While Kidd had been bouncing, Sexton had resumed his telescopic observations. “Of course,” he said, peering upward through the instrument, “we must first traverse the boundary between the planetary atmosphere, which rotates along with the Earth, and the interplanetary atmosphere, which orbits the Sun.” He collapsed the telescope. “There may be a bit of turbulence.”

“You call this ‘a bit of turbulence’?” Kidd shouted in Sexton’s ear.

The two men clung for their lives to the whipstaff that controlled the ship’s great sail-like rudder. Not only did it require the full extent of the two men’s strength to keep the ship on course through the air, but only by clinging to the staff could they be certain they would not be blown overboard, to vanish immediately into the vastness of the air. Two of the crew had been lost before Kidd had ordered the men to tie themselves to the masts.

The ship tumbled dizzily through the air, lashed by torrential rains, tossed this way and that by capricious winds that blew with hurricane force not just from north, south, east, and west, but also above and below. Even Kidd, who’d survived a storm in the Strait of Bab-el-Mandeb without the least sickness, had sent his supper overboard.
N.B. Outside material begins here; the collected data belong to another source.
`src/rtl/pa_ctrl_pkg.sv`:
```
// P-A control package: select codes for the W and A buses and the ALU operation codes
`default_nettype none

package pa_ctrl_pkg;

	localparam int w_sel_w  = 3;
	localparam int a_sel_w  = 2;
	localparam int alu_op_w = 3;

	// W bus sources
	localparam logic [w_sel_w-1:0] W_IR   = 3'd0;
	localparam logic [w_sel_w-1:0] W_KL   = 3'd1;
	localparam logic [w_sel_w-1:0] W_RDT  = 3'd2;
	// high byte zero, low byte takes AC high byte
	localparam logic [w_sel_w-1:0] W_SWAP = 3'd3;
	localparam logic [w_sel_w-1:0] W_KI   = 3'd4;
	localparam logic [w_sel_w-1:0] W_AT   = 3'd5;
	localparam logic [w_sel_w-1:0] W_AC   = 3'd6;
	localparam logic [w_sel_w-1:0] W_A    = 3'd7;

	// A bus sources
	localparam logic [a_sel_w-1:0] A_L   = 2'd0;
	localparam logic [a_sel_w-1:0] A_IRS = 2'd1;
	localparam logic [a_sel_w-1:0] A_AR  = 2'd2;
	localparam logic [a_sel_w-1:0] A_IC  = 2'd3;

	// ALU operations
	localparam logic [alu_op_w-1:0] OP_ADD     = 3'd0;
	localparam logic [alu_op_w-1:0] OP_SUB     = 3'd1;
	localparam logic [alu_op_w-1:0] OP_AND     = 3'd2;
	localparam logic [alu_op_w-1:0] OP_OR      = 3'd3;
	localparam logic [alu_op_w-1:0] OP_XOR     = 3'd4;
	localparam logic [alu_op_w-1:0] OP_PASS_A  = 3'd5;
	localparam logic [alu_op_w-1:0] OP_PASS_AC = 3'd6;
	localparam logic [alu_op_w-1:0] OP_INC     = 3'd7;

endpackage

`default_nettype wire

```
`src/rtl/pa_data_pkg.sv`:
```
// P-A data package: machine word width and the two decodings of the instruction word
`default_nettype none

package pa_data_pkg;

	// machine word, bit 0 is the most significant bit
	localparam int word_w = 16;

	// register-form decoding of IR
	typedef struct packed {
		logic [0:5] op;
		logic       d;
		logic [0:2] ra;
		logic [0:2] rb;
		logic [0:2] rc;
	} ir_field_view_t;

	// short-argument decoding of IR
	// mag is the 9-bit magnitude, neg makes it negative
	typedef struct packed {
		logic [0:5] op;
		logic       neg;
		logic [0:8] mag;
	} ir_short_view_t;

	// one IR word, read either way
	typedef union packed {
		ir_field_view_t fld;
		ir_short_view_t sht;
	} ir_word_u;

endpackage

`default_nettype wire

```
`src/rtl/pa.sv`:
```
// P-A arithmetic unit top: W and A buses, ALU, registers, data-bus driver and address match
`timescale 1ns/1ps
`default_nettype none

module pa #(
	parameter logic [0:pa_data_pkg::word_w-1] ic_start = 16'h0000
) (
	input  logic                             clk,
	input  logic                             arst_n,
	// data words
	input  logic [0:pa_data_pkg::word_w-1]   ir,
	input  logic [0:pa_data_pkg::word_w-1]   ki,
	input  logic [0:pa_data_pkg::word_w-1]   rdt,
	input  logic [0:pa_data_pkg::word_w-1]   kl,
	input  logic [0:pa_data_pkg::word_w-1]   l,
	// bus selects
	input  logic [pa_ctrl_pkg::w_sel_w-1:0]  w_sel,
	input  logic [pa_ctrl_pkg::a_sel_w-1:0]  a_sel,
	input  logic                             blank_hi,
	input  logic                             blank_lo,
	input  logic [pa_ctrl_pkg::alu_op_w-1:0] alu_op,
	input  logic                             carry_in,
	// register enables
	input  logic                             ac_load,
	input  logic                             at_load,
	input  logic                             at_shift,
	input  logic                             at_shift_in,
	input  logic                             ar_load,
	input  logic                             ar_inc,
	input  logic                             ar_dec4,
	input  logic                             ic_load,
	input  logic                             ic_inc,
	input  logic                             ic_off,
	input  logic                             wzi_load,
	// address and data bus
	input  logic                             ar_to_addr,
	input  logic                             ic_to_addr,
	input  logic                             bank_bit,
	input  logic                             dt_drive,
	output logic [0:pa_data_pkg::word_w-1]   w,
	output logic [0:pa_data_pkg::word_w-1]   ddt,
	output logic [0:pa_data_pkg::word_w-1]   f,
	output logic                             carry,
	output logic                             zero,
	output logic [0:pa_data_pkg::word_w-1]   at,
	output logic [0:pa_data_pkg::word_w-1]   ac,
	output logic                             wzi,
	output logic [0:pa_data_pkg::word_w-1]   addr,
	output logic                             key_match
);
	import pa_data_pkg::*;

	logic [0:word_w-1] a;
	logic [0:word_w-1] ar;
	logic [0:word_w-1] ic;

	pa_w_mux i_w_mux (
		.w_sel(w_sel), .blank_hi(blank_hi), .blank_lo(blank_lo),
		.ir(ir), .kl(kl), .rdt(rdt), .ki(ki),
		.at(at), .ac(ac), .a(a), .w(w)
	);

	pa_a_bus i_a_bus (
		.a_sel(a_sel), .l(l), .ir(ir), .ar(ar), .ic(ic), .a(a)
	);

	pa_alu i_alu (
		.alu_op(alu_op), .carry_in(carry_in), .a(a), .ac(ac),
		.f(f), .carry(carry), .zero(zero)
	);

	pa_regs #(
		.ic_start(ic_start)
	) i_regs (
		.clk(clk), .arst_n(arst_n), .w(w), .f(f), .zero(zero),
		.ac_load(ac_load), .at_load(at_load), .at_shift(at_shift),
		.at_shift_in(at_shift_in), .ar_load(ar_load), .ar_inc(ar_inc),
		.ar_dec4(ar_dec4), .ic_load(ic_load), .ic_inc(ic_inc), .ic_off(ic_off),
		.wzi_load(wzi_load), .ac(ac), .at(at), .ar(ar), .ic(ic), .wzi(wzi)
	);

	// W onto the data bus only while driving
	assign ddt = w & {word_w{dt_drive}};

	// both selects set gives the OR of AR and IC
	assign addr = (ar & {word_w{ar_to_addr}}) | (ic & {word_w{ic_to_addr}});

	// bank bit replaces the top address bit in the key-lock compare
	assign key_match = ({bank_bit, addr[1:word_w-1]} == kl);

endmodule

`default_nettype wire

```
`src/rtl/pa_a_bus.sv`:
```
// A bus multiplexer: L bus, short IR argument, AR or IC onto the ALU input
`timescale 1ns/1ps
`default_nettype none

module pa_a_bus (
	input  logic [pa_ctrl_pkg::a_sel_w-1:0] a_sel,
	input  logic [0:pa_data_pkg::word_w-1]  l,
	input  logic [0:pa_data_pkg::word_w-1]  ir,
	input  logic [0:pa_data_pkg::word_w-1]  ar,
	input  logic [0:pa_data_pkg::word_w-1]  ic,
	output logic [0:pa_data_pkg::word_w-1]  a
);
	import pa_data_pkg::*;
	import pa_ctrl_pkg::*;

	ir_word_u            ir_u;
	logic [0:word_w-1]   irs_mag;
	logic [0:word_w-1]   irs;

	assign ir_u = ir;

	// zero-extended magnitude of the short argument
	assign irs_mag = {{(word_w - $bits(ir_u.sht.mag)){1'b0}}, ir_u.sht.mag};

	// two's complement when neg is set
	assign irs = ir_u.sht.neg ? (~irs_mag + word_w'(1)) : irs_mag;

	always_comb begin
		case (a_sel)
			A_L:     a = l;
			A_IRS:   a = irs;
			A_AR:    a = ar;
			default: a = ic;
		endcase
	end

endmodule

`default_nettype wire

```
`src/rtl/pa_alu.sv`:
```
// P-A ALU: add, subtract, logic and pass operations on A and AC with carry and zero flags
`timescale 1ns/1ps
`default_nettype none

module pa_alu (
	input  logic [pa_ctrl_pkg::alu_op_w-1:0] alu_op,
	input  logic                             carry_in,
	input  logic [0:pa_data_pkg::word_w-1]   a,
	input  logic [0:pa_data_pkg::word_w-1]   ac,
	output logic [0:pa_data_pkg::word_w-1]   f,
	output logic                             carry,
	output logic                             zero
);
	import pa_data_pkg::*;
	import pa_ctrl_pkg::*;

	// bit 0 of sum is the carry out
	logic [0:word_w]   sum;
	logic [0:word_w]   a_ext;
	logic [0:word_w]   ac_ext;
	logic [0:word_w]   cin_ext;
	logic [0:word_w]   ncin_ext;
	logic              arith;

	assign a_ext    = {1'b0, a};
	assign ac_ext   = {1'b0, ac};
	assign cin_ext  = {{word_w{1'b0}}, carry_in};
	assign ncin_ext = {{word_w{1'b0}}, ~carry_in};

	always_comb begin
		sum   = '0;
		arith = 1'b0;
		case (alu_op)
			OP_ADD: begin
				sum   = a_ext + ac_ext + cin_ext;
				arith = 1'b1;
			end
			OP_SUB: begin
				// a + ~ac + 1 - carry_in, carry out means no borrow
				sum   = a_ext + {1'b0, ~ac} + ncin_ext;
				arith = 1'b1;
			end
			OP_INC: begin
				sum   = a_ext + (word_w + 1)'(1);
				arith = 1'b1;
			end
			default: begin
				sum   = '0;
				arith = 1'b0;
			end
		endcase
	end

	always_comb begin
		case (alu_op)
			OP_AND:     f = a & ac;
			OP_OR:      f = a | ac;
			OP_XOR:     f = a ^ ac;
			OP_PASS_A:  f = a;
			OP_PASS_AC: f = ac;
			default:    f = sum[1:word_w];
		endcase
	end

	// no carry for logic and pass ops
	assign carry = arith & sum[0];
	assign zero  = ~|f;

endmodule

`default_nettype wire

```
`src/rtl/pa_regs.sv`:
```
// P-A working registers: AC, AT with right shift, AR and IC counters, captured zero flag
`timescale 1ns/1ps
`default_nettype none

module pa_regs #(
	parameter logic [0:pa_data_pkg::word_w-1] ic_start = 16'h0000
) (
	input  logic                            clk,
	input  logic                            arst_n,
	input  logic [0:pa_data_pkg::word_w-1]  w,
	input  logic [0:pa_data_pkg::word_w-1]  f,
	input  logic                            zero,
	input  logic                            ac_load,
	input  logic                            at_load,
	input  logic                            at_shift,
	input  logic                            at_shift_in,
	input  logic                            ar_load,
	input  logic                            ar_inc,
	input  logic                            ar_dec4,
	input  logic                            ic_load,
	input  logic                            ic_inc,
	input  logic                            ic_off,
	input  logic                            wzi_load,
	output logic [0:pa_data_pkg::word_w-1]  ac,
	output logic [0:pa_data_pkg::word_w-1]  at,
	output logic [0:pa_data_pkg::word_w-1]  ar,
	output logic [0:pa_data_pkg::word_w-1]  ic,
	output logic                            wzi
);
	import pa_data_pkg::*;

	// accumulator
	always_ff @(posedge clk or negedge arst_n) begin
		if (!arst_n) begin
			ac <= '0;
		end else if (ac_load) begin
			ac <= w;
		end
	end

	// AT takes the ALU result, or shifts towards bit 15
	always_ff @(posedge clk or negedge arst_n) begin
		if (!arst_n) begin
			at <= '0;
		end else if (at_load) begin
			at <= f;
		end else if (at_shift) begin
			at <= {at_shift_in, at[0:word_w-2]};
		end
	end

	// address register, counts wrap modulo 2^16
	always_ff @(posedge clk or negedge arst_n) begin
		if (!arst_n) begin
			ar <= '0;
		end else if (ar_load) begin
			ar <= w;
		end else if (ar_inc) begin
			ar <= ar + word_w'(1);
		end else if (ar_dec4) begin
			ar <= ar - word_w'(4);
		end
	end

	// instruction counter
	// ic_off restarts the program from ic_start
	always_ff @(posedge clk or negedge arst_n) begin
		if (!arst_n) begin
			ic <= ic_start;
		end else if (ic_off) begin
			ic <= ic_start;
		end else if (ic_load) begin
			ic <= w;
		end else if (ic_inc) begin
			ic <= ic + word_w'(1);
		end
	end

	// zero flag of the current ALU result
	always_ff @(posedge clk or negedge arst_n) begin
		if (!arst_n) begin
			wzi <= 1'b0;
		end else if (wzi_load) begin
			wzi <= zero;
		end
	end

endmodule

`default_nettype wire

```
`src/rtl/pa_w_mux.sv`:
```
// W bus multiplexer: picks one of eight sources per byte and blanks either byte
`timescale 1ns/1ps
`default_nettype none

module pa_w_mux (
	input  logic [pa_ctrl_pkg::w_sel_w-1:0] w_sel,
	input  logic                            blank_hi,
	input  logic                            blank_lo,
	input  logic [0:pa_data_pkg::word_w-1]  ir,
	input  logic [0:pa_data_pkg::word_w-1]  kl,
	input  logic [0:pa_data_pkg::word_w-1]  rdt,
	input  logic [0:pa_data_pkg::word_w-1]  ki,
	input  logic [0:pa_data_pkg::word_w-1]  at,
	input  logic [0:pa_data_pkg::word_w-1]  ac,
	input  logic [0:pa_data_pkg::word_w-1]  a,
	output logic [0:pa_data_pkg::word_w-1]  w
);
	import pa_ctrl_pkg::*;

	always_comb begin
		// high byte, bits 0..7
		if (blank_hi) w[0:7] = 8'd0;
		else case (w_sel)
			W_IR:    w[0:7] = ir[0:7];
			W_KL:    w[0:7] = kl[0:7];
			W_RDT:   w[0:7] = rdt[0:7];
			W_SWAP:  w[0:7] = 8'd0;
			W_KI:    w[0:7] = ki[0:7];
			W_AT:    w[0:7] = at[0:7];
			W_AC:    w[0:7] = ac[0:7];
			default: w[0:7] = a[0:7];
		endcase

		// low byte, swap path brings AC high byte down
		if (blank_lo) w[8:15] = 8'd0;
		else case (w_sel)
			W_IR:    w[8:15] = ir[8:15];
			W_KL:    w[8:15] = kl[8:15];
			W_RDT:   w[8:15] = rdt[8:15];
			W_SWAP:  w[8:15] = ac[0:7];
			W_KI:    w[8:15] = ki[8:15];
			W_AT:    w[8:15] = at[8:15];
			W_AC:    w[8:15] = ac[8:15];
			default: w[8:15] = a[8:15];
		endcase
	end

endmodule

`default_nettype wire

```
`config.mk`:
```
export PLATFORM = sky130hd
export DESIGN_NAME = pa
export DESIGN_NICKNAME = d
export VERILOG_FILES = /design/src/rtl/pa_ctrl_pkg.sv /design/src/rtl/pa_data_pkg.sv /design/src/rtl/pa.sv /design/src/rtl/pa_a_bus.sv /design/src/rtl/pa_alu.sv /design/src/rtl/pa_regs.sv /design/src/rtl/pa_w_mux.sv
export SDC_FILE = /design/constraint.sdc
export NUM_CORES = 1
export LEC_CHECK = 0
export ABC_AREA = 1
export BUFFER_PORTS_ARGS = -buffer_cell sky130_fd_sc_hd__buf_2
export CAP_MARGIN = 5
export CORE_MARGIN = 4
export CORE_UTILIZATION = 28
export CTS_BUF_LIST = sky130_fd_sc_hd__clkbuf_4 sky130_fd_sc_hd__clkbuf_8
export DETAILED_ROUTE_END_ITERATION = 10
export PLACE_DENSITY = 0.47
export SLEW_MARGIN = 20
export SYNTH_ARGS = -nofsm -noshare
export SYNTH_HDL_FRONTEND = slang
export SYNTH_HIERARCHICAL = 1
export SYNTH_SLANG_ARGS = --single-unit
```
`constraint.sdc`:
```
create_clock -name clk -period 4.3 [get_ports clk]
set_clock_uncertainty 0.05 [all_clocks]
set_input_delay 0.645 -clock clk [delete_from_list [all_inputs] [get_ports clk]]
set_output_delay 0.645 -clock clk [all_outputs]
set_load 0.02 [all_outputs]
```
Yosys cells after proc, flatten, opt, wreduce, memory -nomap -nowiden
Index checks and enable logic that the tools add are counted.

Bits in registers: 65. Input port bits: 108. Logic and storage cells: 67.

$add $sub $neg: 9. Equal/unequal tests: 16. Multiplexer cells: 17. Bitwise logic cells: 11. Reduce and logical (&&, ||, !) cells: 9.

Operators by type and width (count): $mux W16 (9); $pmux W8 S7 (2); $pmux W16 S5 (1); $and A16 B16 Y16 (4); $pmux W17 S3 (1); $add A16 B1 Y16 const B (3); $pmux W16 S3 (1); $add A16 B16 Y17 (2); $add A17 B1 Y17 (2); $or A16 B16 Y16 (2); $eq A3 B3 Y1 const B (7); $add A16 B1 Y17 const B (1); $eq A16 B16 Y1 (1); $mux W8 (2); $not A16 Y16 (1); $not A9 Y16 (1); $reduce_or A16 Y1 (1); $sub A16 B3 Y16 const B (1); $xor A16 B16 Y16 (1); $eq A3 B2 Y1 const B (4); $eq A3 B1 Y1 const B (2); $logic_not A3 Y1 (2); $reduce_bool A3 Y1 (2); $reduce_or A3 Y1 (1); other kinds (8) (8).

Logic depth before layout (Yosys ltp)
Word-level depth: 10. Gate-level depth with buffers: 27. Depth with buffers taken out: 26.

Cells and area by module
The synthesis kept the hierarchy.

Modules (own cells, without submodules): pa_regs (times used 1, cells each 523, area each 3821.2 um^2, sequential area each 1626.6 um^2); pa_alu (times used 1, cells each 701, area each 3609.7 um^2, sequential area each 0.0 um^2); pa_w_mux (times used 1, cells each 270, area each 1351.3 um^2, sequential area each 0.0 um^2); pa (times used 1, cells each 155, area each 769.5 um^2, sequential area each 0.0 um^2); pa_a_bus (times used 1, cells each 139, area each 640.6 um^2, sequential area each 0.0 um^2).

Worst setup path after synthesis
No wires, ideal clock.

Path kind: input to output. Start: in a_sel[0] in the netlist's numbering. End: out zero. Data arrival time: 3.780 ns. Path slack: -0.175 ns. Stages: 20. Path through: inv_2 > nor2_4 > inv_2 > o2111ai_1 > inv_1 > fa_1 > fa_1 > inv_1 > nand2_1 > nand2_1 > nand3_1 > nand2_1 > nand2_1 > nand3_1 > nand2_1 > nand3_1 > nand4_1 > nor2_1 > nand2_1 > nor2_1.

Longest elaborated chain between the ends: 8.

Ends and longest elaborated chain: from (decl) (line pa.sv:18) `input logic [pa_ctrl_pkg::a_sel_w-1:0] a_sel,`; $eq A2 B2 Y1, or another cell as far along (line pa_a_bus.sv:29) `case (a_sel)`; $pmux W16 S3 * (line pa_a_bus.sv:29); via a (one bit) (line pa.sv:53) `logic [0:word_w-1] a;`; $add A16 B16 Y17, on equally long branches (line pa_alu.sv:40, pa_alu.sv:35); $add A17 B1 Y17, on equally long branches (line pa_alu.sv:40, pa_alu.sv:35); $pmux W17 S3 * (line pa_alu.sv:33) `case (alu_op)`; $pmux W16 S5 * (line pa_alu.sv:55) `case (alu_op)`; via f (one bit) (line pa.sv:42) `output logic [0:pa_data_pkg::word_w-1] f,`; $reduce_or A16 Y1 * (line pa_alu.sv:67) `assign zero = ~|f;`; $logic_not A1 Y1 * (line pa_alu.sv:67); to (decl) (line pa.sv:44) `output logic zero,`.

Mark *: on every way through the listed nets, which the timed path passes. The rest lies on a longest branch.

Worst setup path after layout
Start: in ir[15] in the netlist's numbering. End: out zero.

Longest elaborated chain between the ends: 10.

Ends and longest elaborated chain: from (decl) (line pa.sv:11) `input logic [0:pa_data_pkg::word_w-1] ir,`; $not A9 Y16 * (line pa_a_bus.sv:26) `assign irs = ir_u.sht.neg ? (~irs_mag + word_w'(1)) : irs_mag;`; $add A16 B1 Y16 * (line pa_a_bus.sv:26); $mux W16 * (line pa_a_bus.sv:26); $pmux W16 S3 * (line pa_a_bus.sv:29); via a (one bit) (line pa.sv:53); $add A16 B16 Y17, on equally long branches (line pa_alu.sv:40, pa_alu.sv:35); $add A17 B1 Y17, on equally long branches (line pa_alu.sv:40, pa_alu.sv:35); $pmux W17 S3 (line pa_alu.sv:33); $pmux W16 S5 * (line pa_alu.sv:55); $reduce_or A16 Y1 * (line pa_alu.sv:67); $logic_not A1 Y1 * (line pa_alu.sv:67).

Marks and branches as above.

==> impl_metrics.csv <==
group,metric,value,unit
status,outcome,"finished, violations left",
status,violations,"setup timing",
floorplanning,chipWidth,199,um
timing,hold_viol,0,
power_and_ir_drop,powerDensity,279,nW/um^2
floorplanning,start_util,0.285,
placement,dp_slack,-397,ps
cts,cts_tree,"done",
grt,overflow,0,
grt,grt_max_degree,52,
yosys,synth.avg_cell_area,5.70,sq um
cts,cts_max_path_buffers,2,
worst_hold_path,min_path_type,"in2async",
floorplanning,core_area,35700,sq um
timing,finalCritPeriodShare,1.01,
critical_path,rr_startpoint,"i_regs/ar[15]$_DFFE_PN0P_",
route,drt_first_pass_iters,6,
timing,timing.hold.ws,216,ps
critical_path,worstPathArrival,3640,ps
yosys,synth_nets,1954,
timing,setup_violations,1,
yosys,ys_seq_area_frac,0.160,
run,max_cap_viol_count,0,
floorplanning,ios,208,
cts,clock-sinks,65,
cts,cts_buffers,9,
power_and_ir_drop,power.share.combinational,0.646,
final_layout,fill_cells,4097,
final_layout,final_cell_mix,"nand2_1 (475), inv_1 (224), buf_2 (202)",
route,drt.antenna.violating_nets,0,
power_and_ir_drop,p_sw_frac,0.520,
yosys,synth_cell_types,52,
final_layout,drive_above_1_share,0.290,
yosys,synth_top_family_by_area,"simple AND/OR/NAND/NOR gates",
route,drt_iter0_drc,1131,
timing,fmax,231,MHz
critical_path,rr_worst_depth,21,
yosys,yosysWarnings,6,
power_and_ir_drop,internal-power,0.00180,W
placement,portBuffers,207,
cts,root_buffer,"clkbuf_8",
yosys,synth-async-reset-ratio,1.00,
yosys,yosys_register_bits,65,
critical_path,rrSetupSlack,990,ps
power_and_ir_drop,pwr-share-seq,0.221,
critical_path,cp-endpoint,"zero",
route,post-route-drc-count,0,
floorplanning,die_h,199,um
critical_path,required,3610,ps
yosys,synth-compound-area-share,0.132,
timing,max_slew_margin,0.490,
critical_path,critPathLaunch,"ir[15]",
power_and_ir_drop,p_switching,0.00195,W
final_layout,area_growth,32.0,%
route,routed_wl,52.8,mm
yosys,synth-xor-area-share,0.00933,
timing,rsz0062_at_grt,"yes",
yosys,synth_cells,1788,
final_layout,multi_input_area,7580,sq um
route,post_drt_wl_per_cell,20.5,um
timing,slew_violations,0,
cts,clkTransAtPathRegs,90,ps
grt,grt_first_pass_wirelength,76.9,mm
timing,fin_crit,4330,ps
power_and_ir_drop,finalPower,0.00375,W
critical_path,timing.rr.end,"i_regs/at[0]$_DFFE_PN0P_",
final_layout,nets,2279,
yosys,synthAdderAreaFrac,0.0741,
yosys,synth_edf_count,0,
grt,track_usage,0.255,
placement,placed_cell_area,12500,sq um
grt,grt_pass1_vias,12700,
yosys,yosys.area_share.simple,0.470,
critical_path,critical_path_class,"in2out",
cts,h-tree-depth,3,
yosys,synth_flop_cell,"dfrtp_1",
placement,hpwl,43.3,mm
power_and_ir_drop,power_frac_clock,0.133,
final_layout,design_area,13500,sq um
critical_path,cp-end-kind,"primary output",
timing,tightestPinTransition,764,ps
cts,postCtsHoldBufs,0,
yosys,syn-cell-area,10200,sq um
power_and_ir_drop,leakage,7.21,nW
floorplanning,die_area,39500,sq um
final_layout,final_common_cell,"nand2_1",
final_layout,regArea,1630,sq um
timing,finalWorstSetupSlack,-30.6,ps
yosys,synth.area.mux_share,0.00221,
route,avgViaCountPerCell,5.24,
floorplanning,rows,69,
critical_path,cp-start-kind,"input port",
power_and_ir_drop,ir_drop,0.156,mV
cts,clk_latency,390,ps
route,vias,13500,
critical_path,crit_path_max_fanout,6,
grt,antenna_found_initial,4,
placement,gp_congestion,0.943,
## kinds of logic (layout without fill, tap and decap cells)
group,count (synthesis),after routing
simple gates,1067,1067
buf+inv,345,675
compound gates,241,241
flops,65,65
fa+ha+maj,58,58
xor+xnor,10,10
mux,2,2
other cells,0,2
## metrics by stage
| stage | util | setup TNS, ps | std cells |
|---|---|---|---|
| finish | 0.377 | -30.6 | 2581 |
| global route | 0.377 | -425 | 2581 |
| CTS | 0.363 | 0 | 2566 |
| detailed placement | 0.350 | -937 | 2544 |
| global placement | 0.350 | -986 | 2544 |
| floorplan | - | 0 | 1788 |
## cells in the mapped netlist (all sizes together), types with 7 or more instances
cell type,count,area [sq um]
inv,264,993
buf,73,523
dfrtp,65,1630
nand3,194,1010
o22ai,23,144
clkbuf,7,37.5
a21oi,97,489
o21ai,92,472
nand4,93,582
nand3b,14,105
o221ai,10,87.6
o211ai,7,52.6
nand2,542,2150
nor3,18,116
ha,54,676
nor2,202,803
xor2,9,86.3
## flip-flops by register name, summed over array words and instances, names as in the netlist
name	cells
i_regs/ac	16
i_regs/ar	16
i_regs/at	16
i_regs/ic	16
i_regs/wzi	1
## cell type report
cell class	instances	share of cell area
diodes	2	0.000372
clock buffers	9	0.00920
clock inverters	7	0.00344
inverters	265	0.0745
multi-input cells	1378	0.563
flip-flops and latches	65	0.121
well taps	461	0.0429
repair buffers	394	0.185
“I had no idea!” Sexton yelled back. “Neither Halley nor Dampier ever encountered the like!”

“Sheet home the t’gallants, damn ye!” Kidd cried to his men. But all Kidd’s seacraft was of no avail; no matter how he set the sails, the ship only reeled and veered like a drunken madman.

Kidd had never in his life felt so disoriented. Storm clouds roiled in every direction; the compass spun crazily in its binnacle. Even the basic, eternal verities of up and down had been left behind. “How do we escape this chaos?” he asked Sexton.

“Watch for a bit of blue sky and steer toward it!”

But steering the ship with Sexton’s air-rudder was easier in Sexton’s theories than it proved in practice, achieving little more than a dizzying spin. And shipping sweeps in this gale would most likely either snap the oar in two or fling the oarsman overboard.

An eternity passed, an eternity in a sailors’ hell of unending, omnipresent wind and lightning, before a patch of blue appeared ahead on the starboard side. But though Kidd and Sexton jammed the rudder hard a-larboard and the men worked the sails with skill and alacrity, they achieved nothing but another wild tumble. “God damn this weather!” Kidd cried.

“Do not take the Lord’s name in vain,” Sexton responded. “But trust in Him, and He will provide.” And then he pointed.

Another patch of clear blue air, no bigger than an outstretched hand, had opened off the starboard beam. And, just at that moment, the wind happened to be blowing from the larboard side, pressing the ship toward it.

An inspiration seized Kidd. “Set the mainsail!” he called. “Brace sharp up on a larboard tack!”